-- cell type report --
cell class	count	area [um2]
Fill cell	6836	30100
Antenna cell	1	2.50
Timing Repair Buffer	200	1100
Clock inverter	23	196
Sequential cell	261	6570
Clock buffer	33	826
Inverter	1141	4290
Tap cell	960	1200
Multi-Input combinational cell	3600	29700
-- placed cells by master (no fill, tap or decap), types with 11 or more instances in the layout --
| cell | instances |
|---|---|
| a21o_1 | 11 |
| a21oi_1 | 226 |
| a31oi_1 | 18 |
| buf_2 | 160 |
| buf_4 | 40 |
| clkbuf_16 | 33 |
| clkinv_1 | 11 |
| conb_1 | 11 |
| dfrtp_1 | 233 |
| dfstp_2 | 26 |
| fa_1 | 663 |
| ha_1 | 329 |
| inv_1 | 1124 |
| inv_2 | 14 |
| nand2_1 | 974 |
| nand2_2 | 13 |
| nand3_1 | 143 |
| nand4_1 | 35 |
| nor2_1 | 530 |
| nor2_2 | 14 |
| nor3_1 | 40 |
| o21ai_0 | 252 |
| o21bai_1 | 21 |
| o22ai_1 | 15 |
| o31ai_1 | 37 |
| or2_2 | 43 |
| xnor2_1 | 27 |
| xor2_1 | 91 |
--- config.mk ---
export PLATFORM = sky130hd
export DESIGN_NAME = bmd_bank0_decode
export DESIGN_NICKNAME = d
export VERILOG_FILES = /design/src/include/bmd_pkg.sv /design/src/hdl/bmd_port_bit.sv /design/src/hdl/bmd_bank0_decode.sv
export SDC_FILE = /design/constraint.sdc
export NUM_CORES = 1
export LEC_CHECK = 0
export BUFFER_PORTS_ARGS = -buffer_cell sky130_fd_sc_hd__buf_4
export CAP_MARGIN = 20
export CORE_AREA = 2 2 128 130
export DETAILED_ROUTE_END_ITERATION = 8
export DIE_AREA = 0 0 130 132
export PLACE_DENSITY = 0.92
export SLEW_MARGIN = 20
export SYNTH_ARGS = -nofsm -noshare
export SYNTH_HDL_FRONTEND = slang
export SYNTH_SLANG_ARGS = --single-unit
--- constraint.sdc ---
create_clock -name sys_clk_i -period 6.15 [get_ports sys_clk_i]
set_clock_uncertainty 0.2 [all_clocks]
set_input_delay 0.3075 -clock sys_clk_i [delete_from_list [all_inputs] [get_ports sys_clk_i]]
set_output_delay 0.3075 -clock sys_clk_i [all_outputs]
set_load 0.05 [all_outputs]
--- src/include/bmd_pkg.sv ---
// Package: address map, pin functions and constants for the bank-0 decoder
package bmd_pkg;

   // ----------------------------------------------------------------
   // Address space
   // ----------------------------------------------------------------
   localparam int BMD_ADDR_W = 24;
   localparam int BMD_BANK_W = 8;
   localparam logic [7:0] BMD_BANK_ZERO = 8'h00;
   localparam logic [15:0] BMD_SFR_LAST = 16'h007f;
   localparam logic [15:0] BMD_RAM_FIRST = 16'h0080;
   localparam logic [15:0] BMD_RAM_LAST = 16'h027f;
   localparam logic [15:0] BMD_ROM_FIRST = 16'hc000;
   localparam logic [15:0] BMD_VEC_FIRST = 16'hffd6;

   // ----------------------------------------------------------------
   // Reset values
   // ----------------------------------------------------------------
   localparam logic [15:0] BMD_DP_BASE_RST = 16'h0000;
   localparam logic [7:0] BMD_PORT_RST = 8'h00;
   localparam logic BMD_PHI_SEL_RST = 1'b0;

   // ----------------------------------------------------------------
   // Pin positions within ports
   // ----------------------------------------------------------------
   localparam int BMD_P3_RW = 0;
   localparam int BMD_P3_BHE = 1;
   localparam int BMD_P3_ALE = 2;
   localparam int BMD_P3_HOLD_ACK_OUT = 3;
   localparam int BMD_P4_HOLD = 0;
   localparam int BMD_P4_RDY = 1;
   localparam int BMD_P4_PHI = 2;
   localparam int BMD_P7_TRIG = 7;

   typedef enum logic [1:0]
   {
      BMD_MODE_SINGLE,
      BMD_MODE_EXPAND,
      BMD_MODE_MICRO
   } bmd_mode_e;

   typedef enum logic [2:0]
   {
      BMD_SEL_SFR,
      BMD_SEL_RAM,
      BMD_SEL_ROM,
      BMD_SEL_EXT,
      BMD_SEL_NONE
   } bmd_sel_e;

   // CPU bus request
   typedef struct packed
   {
      logic valid;
      logic direct;
      logic write;
      logic byte_hi;
      logic [23:0] addr;
      logic [7:0] dp_offset;
   } bmd_req_s;

   // Decoded selection
   typedef struct packed
   {
      logic sfr;
      logic ram;
      logic rom;
      logic vector;
      logic ext;
      logic [23:0] addr;
   } bmd_dec_s;

   // One 8-bit port's pins
   typedef struct packed
   {
      logic [7:0] out;
      logic [7:0] oe;
   } bmd_pin_s;

endpackage : bmd_pkg

--- src/hdl/bmd_port_bit.sv ---
// Module: one general-purpose port bit with direction control
`timescale 1ns/1ps
module bmd_port_bit
   import bmd_pkg::*;
(
   input wire logic sys_clk_i,
   input wire logic reset_i,
   input wire logic data_we_i,
   input wire logic dir_we_i,
   input wire logic wdata_i,
   output logic out_o,
   output logic oe_o
);

   logic out_reg;
   logic out_next;
   logic oe_reg;
   logic oe_next;

   // ----------------------------------------------------------------
   // Latch and direction
   // ----------------------------------------------------------------
   always_comb
   begin
      out_next = data_we_i ? wdata_i : out_reg;
      oe_next = dir_we_i ? wdata_i : oe_reg;
   end

   always_ff @(posedge sys_clk_i)
   begin
      if (reset_i)
      begin
         // Input mode after reset keeps pins safe
         out_reg <= 1'b0;
         oe_reg <= 1'b0;
      end
      else
      begin
         out_reg <= out_next;
         oe_reg <= oe_next;
      end
   end

   assign out_o = out_reg;
   assign oe_o = oe_reg;

endmodule : bmd_port_bit

--- src/hdl/bmd_bank0_decode.sv ---
// Module: bank-0 address decoder, direct page and bus pin function switch
`timescale 1ns/1ps
module bmd_bank0_decode
   import bmd_pkg::*;
(
   input wire logic sys_clk_i,
   input wire logic reset_i,
   input wire logic mode_select_pin_i,
   input wire logic mode_micro_i,
   input wire logic bus_byte_i,
   input wire bmd_req_s req_i,
   input wire logic [7:0] wdata_i,
   input wire logic [15:0] dp_base_wdata_i,
   input wire logic dp_base_we_i,
   input wire logic [8:0] port_data_we_i,
   input wire logic [8:0] port_dir_we_i,
   input wire logic phi_sel_we_i,
   input wire logic [7:0] bus_data_i,
   input wire logic [7:0] bus_data_hi_i,
   input wire logic [7:0] p4_pins_i,
   input wire logic [7:0] p7_pins_i,
   output bmd_dec_s dec_o,
   output logic [15:0] direct_page_base_o,
   output bmd_mode_e mode_o,
   output logic bus_wide_o,
   output logic enable_n_o,
   output bmd_pin_s p0_o,
   output bmd_pin_s p1_o,
   output bmd_pin_s p2_o,
   output bmd_pin_s p3_o,
   output bmd_pin_s p4_o,
   output logic hold_req_o,
   output logic ready_o,
   output logic ad_trigger_o,
   output logic [7:0] bus_rdata_o,
   output logic [7:0] bus_rdata_hi_o
);

   // ----------------------------------------------------------------
   // General-purpose port bits, ports 0 to 4
   // ----------------------------------------------------------------
   logic [4:0][7:0] gp_out;
   logic [4:0][7:0] gp_oe;

   genvar gp;
   genvar gb;
   generate
      for (gp = 0; gp < 5; gp++)
      begin : g_port
         for (gb = 0; gb < 8; gb++)
         begin : g_bit
            bmd_port_bit u_bit (
               .sys_clk_i(sys_clk_i),
               .reset_i(reset_i),
               .data_we_i(port_data_we_i[gp]),
               .dir_we_i(port_dir_we_i[gp]),
               .wdata_i(wdata_i[gb]),
               .out_o(gp_out[gp][gb]),
               .oe_o(gp_oe[gp][gb])
            );
         end
      end
   endgenerate

   // ----------------------------------------------------------------
   // Mode, direct page and clock divider state
   // ----------------------------------------------------------------
   bmd_mode_e mode_reg;
   bmd_mode_e mode_next;
   logic [15:0] dp_base_reg;
   logic [15:0] dp_base_next;
   logic phi_sel_reg;
   logic phi_sel_next;
   logic phi_reg;
   logic phi_next;
   logic wide_reg;
   logic wide_next;
   logic mode_seen_reg;
   logic mode_seen_next;

   always_comb
   begin
      mode_next = mode_reg;
      mode_seen_next = 1'b1;
      // Pin caught once after reset release, not under reset
      if (!mode_seen_reg)
      begin
         if (!mode_select_pin_i)
            mode_next = BMD_MODE_SINGLE;
         else if (mode_micro_i)
            mode_next = BMD_MODE_MICRO;
         else
            mode_next = BMD_MODE_EXPAND;
      end
      dp_base_next = dp_base_we_i ? dp_base_wdata_i : dp_base_reg;
      phi_sel_next = phi_sel_we_i ? wdata_i[BMD_P4_PHI] : phi_sel_reg;
      phi_next = ~phi_reg;
      wide_next = ~bus_byte_i;
   end

   always_ff @(posedge sys_clk_i)
   begin
      if (reset_i)
      begin
         mode_reg <= BMD_MODE_SINGLE;
         mode_seen_reg <= 1'b0;
         dp_base_reg <= BMD_DP_BASE_RST;
         phi_sel_reg <= BMD_PHI_SEL_RST;
         phi_reg <= 1'b0;
         wide_reg <= 1'b0;
      end
      else
      begin
         mode_reg <= mode_next;
         mode_seen_reg <= mode_seen_next;
         dp_base_reg <= dp_base_next;
         phi_sel_reg <= phi_sel_next;
         phi_reg <= phi_next;
         wide_reg <= wide_next;
      end
   end

   // ----------------------------------------------------------------
   // Address decode
   // ----------------------------------------------------------------
   bmd_dec_s dec_reg;
   bmd_dec_s dec_next;
   logic enable_n_reg;
   logic enable_n_next;
   logic ale_reg;
   logic ale_next;
   logic rw_reg;
   logic rw_next;
   logic bhe_reg;
   logic bhe_next;

   always_comb
   begin
      logic [23:0] eff;
      logic [15:0] dp_sum;
      logic in_bank0;
      logic expand;
      eff = req_i.addr;
      dp_sum = 16'h0000;
      in_bank0 = 1'b0;
      expand = (mode_reg != BMD_MODE_SINGLE);
      if (req_i.direct)
      begin
         // Wraps inside bank 0, never spills into bank 1
         dp_sum = dp_base_reg + {8'h00, req_i.dp_offset};
         eff = {BMD_BANK_ZERO, dp_sum};
      end
      in_bank0 = (eff[23:16] == BMD_BANK_ZERO);
      dec_next = '0;
      dec_next.addr = eff;
      if (req_i.valid)
      begin
         if (in_bank0 && eff[15:0] <= BMD_SFR_LAST)
            dec_next.sfr = 1'b1;
         else if (in_bank0 && eff[15:0] >= BMD_RAM_FIRST && eff[15:0] <= BMD_RAM_LAST)
            dec_next.ram = 1'b1;
         else if (in_bank0 && eff[15:0] >= BMD_ROM_FIRST)
         begin
            dec_next.rom = 1'b1;
            dec_next.vector = (eff[15:0] >= BMD_VEC_FIRST);
         end
         else
            dec_next.ext = expand;
      end
      // Address phase while high, data phase while low
      enable_n_next = !(dec_next.ext);
      ale_next = dec_next.ext;
      rw_next = !(dec_next.ext && req_i.write);
      bhe_next = !(dec_next.ext && req_i.byte_hi && wide_reg);
   end

   always_ff @(posedge sys_clk_i)
   begin
      if (reset_i)
      begin
         dec_reg <= '0;
         enable_n_reg <= 1'b1;
         ale_reg <= 1'b0;
         rw_reg <= 1'b1;
         bhe_reg <= 1'b1;
      end
      else
      begin
         dec_reg <= dec_next;
         enable_n_reg <= enable_n_next;
         ale_reg <= ale_next;
         rw_reg <= rw_next;
         bhe_reg <= bhe_next;
      end
   end

   // ----------------------------------------------------------------
   // Pin function switch
   // ----------------------------------------------------------------
   bmd_pin_s p0_reg;
   bmd_pin_s p1_reg;
   bmd_pin_s p2_reg;
   bmd_pin_s p3_reg;
   bmd_pin_s p4_reg;
   bmd_pin_s p0_next;
   bmd_pin_s p1_next;
   bmd_pin_s p2_next;
   bmd_pin_s p3_next;
   bmd_pin_s p4_next;
   logic hold_reg;
   logic hold_next;
   logic ready_reg;
   logic ready_next;
   logic trig_reg;
   logic trig_next;
   logic [7:0] rdata_reg;
   logic [7:0] rdata_next;
   logic [7:0] rdata_hi_reg;
   logic [7:0] rdata_hi_next;

   always_comb
   begin
      logic expand;
      logic data_phase;
      expand = (mode_reg != BMD_MODE_SINGLE);
      data_phase = expand && !enable_n_reg;
      p0_next = '{out: gp_out[0], oe: gp_oe[0]};
      p1_next = '{out: gp_out[1], oe: gp_oe[1]};
      p2_next = '{out: gp_out[2], oe: gp_oe[2]};
      p3_next = '{out: gp_out[3], oe: gp_oe[3]};
      p4_next = '{out: gp_out[4], oe: gp_oe[4]};
      hold_next = 1'b0;
      ready_next = 1'b1;
      rdata_next = rdata_reg;
      rdata_hi_next = rdata_hi_reg;
      if (expand)
      begin
         p0_next = '{out: dec_next.addr[7:0], oe: 8'hff};
         // Multiplexed when the bus is wide: address while enable high, data while low
         p1_next = '{out: dec_next.addr[15:8], oe: 8'hff};
         p2_next = '{out: dec_next.addr[23:16], oe: 8'hff};
         // Data cycle lines up with enable low; pins driven only on a write
         if (dec_next.ext)
         begin
            p2_next = '{out: wdata_i, oe: {8{!rw_next}}};
            if (wide_reg)
               p1_next = '{out: wdata_i, oe: {8{!rw_next}}};
         end
         // Read data taken at the end of the enable-low cycle
         if (data_phase)
         begin
            rdata_next = bus_data_i;
            rdata_hi_next = wide_reg ? bus_data_hi_i : BMD_PORT_RST;
         end
         p3_next.out[BMD_P3_RW] = rw_reg;
         p3_next.out[BMD_P3_BHE] = bhe_reg;
         p3_next.out[BMD_P3_ALE] = ale_reg;
         p3_next.out[BMD_P3_HOLD_ACK_OUT] = !hold_reg;
         p3_next.oe[3:0] = 4'hf;
         // Active-low inputs driven by the outside
         p4_next.oe[BMD_P4_HOLD] = 1'b0;
         p4_next.oe[BMD_P4_RDY] = 1'b0;
         hold_next = !p4_pins_i[BMD_P4_HOLD];
         ready_next = !p4_pins_i[BMD_P4_RDY];
      end
      if (mode_reg == BMD_MODE_MICRO || phi_sel_reg)
      begin
         p4_next.out[BMD_P4_PHI] = phi_reg;
         p4_next.oe[BMD_P4_PHI] = 1'b1;
      end
      trig_next = !p7_pins_i[BMD_P7_TRIG];
   end

   always_ff @(posedge sys_clk_i)
   begin
      if (reset_i)
      begin
         p0_reg <= '0;
         p1_reg <= '0;
         p2_reg <= '0;
         p3_reg <= '0;
         p4_reg <= '0;
         hold_reg <= 1'b0;
         ready_reg <= 1'b1;
         trig_reg <= 1'b0;
         rdata_reg <= BMD_PORT_RST;
         rdata_hi_reg <= BMD_PORT_RST;
      end
      else
      begin
         p0_reg <= p0_next;
         p1_reg <= p1_next;
         p2_reg <= p2_next;
         p3_reg <= p3_next;
         p4_reg <= p4_next;
         hold_reg <= hold_next;
         ready_reg <= ready_next;
         trig_reg <= trig_next;
         rdata_reg <= rdata_next;
         rdata_hi_reg <= rdata_hi_next;
      end
   end

   // ----------------------------------------------------------------
   // Outputs
   // ----------------------------------------------------------------
   assign dec_o = dec_reg;
   assign direct_page_base_o = dp_base_reg;
   assign mode_o = mode_reg;
   assign bus_wide_o = wide_reg;
   assign enable_n_o = enable_n_reg;
   assign p0_o = p0_reg;
   assign p1_o = p1_reg;
   assign p2_o = p2_reg;
   assign p3_o = p3_reg;
   assign p4_o = p4_reg;
   assign hold_req_o = hold_reg;
   assign ready_o = ready_reg;
   assign ad_trigger_o = trig_reg;
   assign bus_rdata_o = rdata_reg;
   assign bus_rdata_hi_o = rdata_hi_reg;

endmodule : bmd_bank0_decode

== Word-level counts from Yosys, hierarchy flattened ==
Index checks and enable logic that the tools add are counted.
Cells by class
  bitwise gates (word level): 5
  add/sub/neg operators: 1
  mux-type cells: 22
  $lt $le $gt $ge: 5
  reduce and logical (&&, ||, !) cells: 26
  equal/unequal tests: 1
Operator list (count)
  two-way mux 16 bit: 6
  >= comparator 16 bit, second input constant: 2
  two-way mux 24 bit: 1
  adder 16 x 8 -> 16 bit: 1
  >= comparator 16 x 8 -> 1 bit, second input constant: 1
  <= comparator 16 x 10 -> 1 bit, second input constant: 1
  <= comparator 16 x 7 -> 1 bit, second input constant: 1
  two-way mux 1 bit: 9
  logical AND 1 bit: 8
  logical NOT 1 bit: 8
  logical NOT 8 bit: 1
  two-way mux 4 bit: 2
  two-way mux 8 bit: 1
  two-way mux 2 bit: 3
  OR reduction 2 bit: 3
  inverter 1 bit: 5
  OR reduction 5 bit: 1
  OR reduction 4 bit: 1
  OR reduction 3 bit: 1
  == test 2 bit, second input constant: 1
  AND reduction 2 bit: 1
  nonzero test 2 bit: 1
  logical OR 1 bit: 1
Storage, ports and cells
  register bits after elaboration: 233
  output and inout port bits: 148
  word-level logic and storage cells: 171
  input port bits: 117

== Longest topological paths before layout ==
Gate-level depths: netlist (run 1).
  depth in word-level cells: 12
  depth in mapped cells: 12
  mapped depth without buffers: 10

== Cells and area by module ==
Synthesis (run 1) repeated with hierarchy kept, for this count alone.
Unflattened totals
  cell total of the unflattened synthesis: 863
  area total of the unflattened synthesis: 8599.5 µm²
Modules (own cells, without submodules)
  bmd_bank0_decode: cells an instance 623, sequential area each 3062.9 µm², instances 1, area each 5896.9 µm²
  bmd_port_bit: cells an instance 6, sequential area each 40.0 µm², instances 40, area each 67.6 µm²

== Worst setup path before layout (run 1) ==
Ideal clock, no wire load.
  kind: register to register
  start point: register dp_base_reg[0] (netlist: direct_page_base_o[0])
  end point: register p1_reg, in the netlist p1_o[12]
  data required time: 5847 ps
  library setup time: 103 ps
  slack: 2551 ps
  clock period less this slack: 3599 ps
  stages on the path, launching flop included: 12
  path buffers: 1
  data arrival time: 3295 ps
  cells stage by stage: dfxtp_1 -> ha_1 -> fa_1 -> a211oi_1 -> o211a_1 -> nor4_1 -> a211oi_1 -> a21oi_1 -> o41a_4 -> and2_1 -> buf_6 -> a2111oi_2
Between the ends
  word-level cells in the longest chain between the ends: 10
  elaborated cells on any way between the ends: 17
  those cells by class: add/sub: 1; order compare: 4; mux: 8; reduce/logical: 4
Ends and longest elaborated chain
  start, declared: line bmd_bank0_decode.sv:70  | logic [15:0] dp_base_reg;
  start signal, assigned: line bmd_bank0_decode.sv:116  | dp_base_reg <= dp_base_next;
  adder 16 x 8 -> 16 bit *: line bmd_bank0_decode.sv:150  | dp_sum = dp_base_reg + {8'h00, req_i.dp_offset};
  two-way mux 24 bit *: line bmd_bank0_decode.sv:147  | if (req_i.direct)
  >= comparator 16 bit or >= comparator 16 x 8 -> 1 bit (tied branches): line bmd_bank0_decode.sv:162, bmd_bank0_decode.sv:160
  logical AND 1 bit (on tied branches): line bmd_bank0_decode.sv:162, bmd_bank0_decode.sv:160
  two-way mux 1 bit or logical AND 1 bit (tied branches): line bmd_bank0_decode.sv:162, bmd_bank0_decode.sv:160
  two-way mux 1 bit: line bmd_bank0_decode.sv:160  | else if (in_bank0 && eff[15:0] >= BMD_RAM_FIRST && eff[15:0] <= BMD_RAM_LAST)
  two-way mux 1 bit: line bmd_bank0_decode.sv:158  | if (in_bank0 && eff[15:0] <= BMD_SFR_LAST)
  two-way mux 1 bit: line bmd_bank0_decode.sv:156  | if (req_i.valid)
  two-way mux 16 bit *: line bmd_bank0_decode.sv:243  | if (dec_next.ext)
  two-way mux 16 bit *: line bmd_bank0_decode.sv:236  | if (expand)
  end signal, assigned: line bmd_bank0_decode.sv:292  | p1_reg <= p1_next;
  end, declared: line bmd_bank0_decode.sv:201  | bmd_pin_s p1_reg;
Every way passes the cells marked *; elsewhere a longest branch is shown, timed or not.
A chain may end at the register's enable or synchronous reset.

== Worst setup path in the final report (run 1) ==
  start point: register dp_base_reg[0] (netlist: direct_page_base_o[0])
  end point: register p1_reg, in the netlist p1_o[13]
The elaborated chain is that of the path after synthesis.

### REQUIRED ACTION
Among the entries, find each line that includes the string "second" and copy it.

### RESULT OF THE TASK
  >= comparator 16 bit, second input constant: 2
  >= comparator 16 x 8 -> 1 bit, second input constant: 1
  <= comparator 16 x 10 -> 1 bit, second input constant: 1
  <= comparator 16 x 7 -> 1 bit, second input constant: 1
  == test 2 bit, second input constant: 1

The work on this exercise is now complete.